Sometimes you have moments when an idea forms as a cohesive whole and coalesces like breath. You quickly capture the moment, preserve it and share it. This is one of those times. It’s not autobiographical, simply an idea sparked by something I was reading and afterwards reminded me of William Carlos Williams’ poem, “This Is Just To Say.”
It’s not summer in Australia (we’re heading into winter) but plums have always been one of my favourite summer stone fruits.

Random Calligraphy

Below is a collection of sample sentences and ideas I’ve had, playing around with new markers and pens.

Handwritten Pages #30 Carapace

“Every time you slam the door a fairy loses its wings,” her mother yelled down the hallway.
She leant against the door, watching and waiting for the wings to float down; one onto her pillow and the other beside the laptop on her desk. Their thin, steel-like frames and metallic membranes were added like plates to the almost-finished coat on the dressmaker’s mannequin.
Slipping it off the mannequin and dressing herself in it, she confronted her image in the mirror, the light reflecting a kaleidoscope of colours on the carapace she wore.
I will not need to fly, she whispered, when I can wear armour.
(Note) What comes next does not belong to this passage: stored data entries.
`src/rtl/bcd_digit_pkg.sv`:
```
// Shared widths, direction codes and the load clamp helper for the BCD
// digit counter.
package bcd_digit_pkg;
   localparam int DIGIT_W = 4;
   localparam int PC_W    = 16;
   localparam int DC_W    = 8;

   localparam logic DIR_UP   = 1'b1;
   localparam logic DIR_DOWN = 1'b0;

   // A loaded value above the top digit saturates to the top digit, so the
   // digit output can never leave the 0..MAX range.
   function automatic logic [DIGIT_W-1:0] clamp_digit(input logic [DIGIT_W-1:0] v,
                                                      input logic [DIGIT_W-1:0] max_v);
      return (v > max_v) ? max_v : v;
   endfunction
endpackage

```
`src/rtl/bcd_digit_counter_btn_debounce.sv`:
```
// Push-button conditioner: two-flop synchroniser followed by a debounce
// counter. Produces the accepted button level and a single-cycle pulse on
// every accepted rising transition.
//   clk        : system clock
//   rst_n      : synchronous active-low reset
//   btn_raw    : raw asynchronous button input
//   level      : debounced button level (registered)
//   rise_pulse : high in the cycle a 0->1 change is accepted (combinational)
module btn_debounce
   import bcd_digit_pkg::*;
#(
   parameter int DEBOUNCE = 4
) (
   input  logic clk,
   input  logic rst_n,
   input  logic btn_raw,
   output logic level,
   output logic rise_pulse
);
   localparam logic [DC_W-1:0] DC_LAST = DC_W'(DEBOUNCE - 1);

   logic            s1, s2;
   logic [DC_W-1:0] dc;
   logic            accept;

   // The counter only runs while the synchronised input disagrees with the
   // accepted level; any agreement restarts the count.
   assign accept     = (s2 != level) && (dc == DC_LAST);
   assign rise_pulse = accept && s2;

   always_ff @(posedge clk) begin
      if (!rst_n) begin
         s1    <= 1'b0;
         s2    <= 1'b0;
         level <= 1'b0;
         dc    <= '0;
      end else begin
         s1 <= btn_raw;
         s2 <= s1;
         if (s2 == level) begin
            dc <= '0;
         end else if (accept) begin
            level <= s2;
            dc    <= '0;
         end else begin
            dc <= dc + 1'b1;
         end
      end
   end
endmodule

```
`src/rtl/bcd_digit_counter.sv`:
```
// Single BCD digit sequencer feeding a 7-segment decoder. Advances on a
// prescaler tick or a debounced button step, counts up or down, supports a
// clamped synchronous load, flags wraps for cascading and blinks the decimal
// point on every tick.
//   clk, rst_n : clock, synchronous active-low reset
//   run        : prescaler enable
//   dir        : 1 = up, 0 = down
//   step_btn   : raw manual step button
//   load       : load strobe, load_val the value to load
//   digit      : current digit (registered)
//   wrap       : one-cycle pulse after a wrapping advance
//   dp         : decimal point, toggles per tick
module bcd_digit_counter
   import bcd_digit_pkg::*;
#(
   parameter int DIV       = 1000,
   parameter int DEBOUNCE  = 4,
   parameter int MAX_DIGIT = 9
) (
   input  logic               clk,
   input  logic               rst_n,
   input  logic               run,
   input  logic               dir,
   input  logic               step_btn,
   input  logic               load,
   input  logic [DIGIT_W-1:0] load_val,
   output logic [DIGIT_W-1:0] digit,
   output logic               wrap,
   output logic               dp
);
   localparam logic [PC_W-1:0]    PC_LAST = PC_W'(DIV - 1);
   localparam logic [DIGIT_W-1:0] MAX_D   = DIGIT_W'(MAX_DIGIT);

   logic [PC_W-1:0] pc;
   logic            tick, step, adv;
   logic            unused_btn_level;

   btn_debounce #(.DEBOUNCE(DEBOUNCE)) u_btn (
      .clk        (clk),
      .rst_n      (rst_n),
      .btn_raw    (step_btn),
      .level      (unused_btn_level),
      .rise_pulse (step)
   );

   assign tick = run && (pc == PC_LAST);
   // A tick and a step landing together still count as a single advance.
   assign adv  = tick || step;

   always_ff @(posedge clk) begin
      if (!rst_n) begin
         pc    <= '0;
         digit <= '0;
         wrap  <= 1'b0;
         dp    <= 1'b0;
      end else begin
         // dp follows the tick even when a load swallows the advance.
         if (tick)
            dp <= ~dp;

         if (load)
            pc <= '0;
         else if (run)
            pc <= tick ? '0 : pc + 1'b1;

         if (load) begin
            digit <= clamp_digit(load_val, MAX_D);
            wrap  <= 1'b0;
         end else if (adv && (dir == DIR_UP)) begin
            digit <= (digit == MAX_D) ? '0 : digit + 1'b1;
            wrap  <= (digit == MAX_D);
         end else if (adv) begin
            digit <= (digit == '0) ? MAX_D : digit - 1'b1;
            wrap  <= (digit == '0);
         end else begin
            wrap <= 1'b0;
         end
      end
   end
endmodule

```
Handwritten Pages #29 Conflagration

To scorch the earth
requires, firstly, a match
to spark the conflagration.
In it’s wake a monochrome
palette of ashes; the static
of a black and white television.
The white noise of silence
mistaken for a perpetual
round of applause.
Except you burned the memory
of why you did it in the first place.

Handwritten Pages #28 Mix Tape

We were two halves, each a side of a mix tape. Made up of songs that created us in our understanding of the other.
Yet your memory of me is a bootleg, a copy passed around by word of mouth. Continually copied until the reproduction was a new original you made of me in an act of collective forgetting; when the memory of the song was more powerful than the original.
How often did we have to respool the cassette when it caught in the tape deck; wind it back on with a pen jammed in the cogs? I doubt you’d recognise the original tune now that it’s stretched and warped.

I want you to press “Play” for old time’s sake. Would you?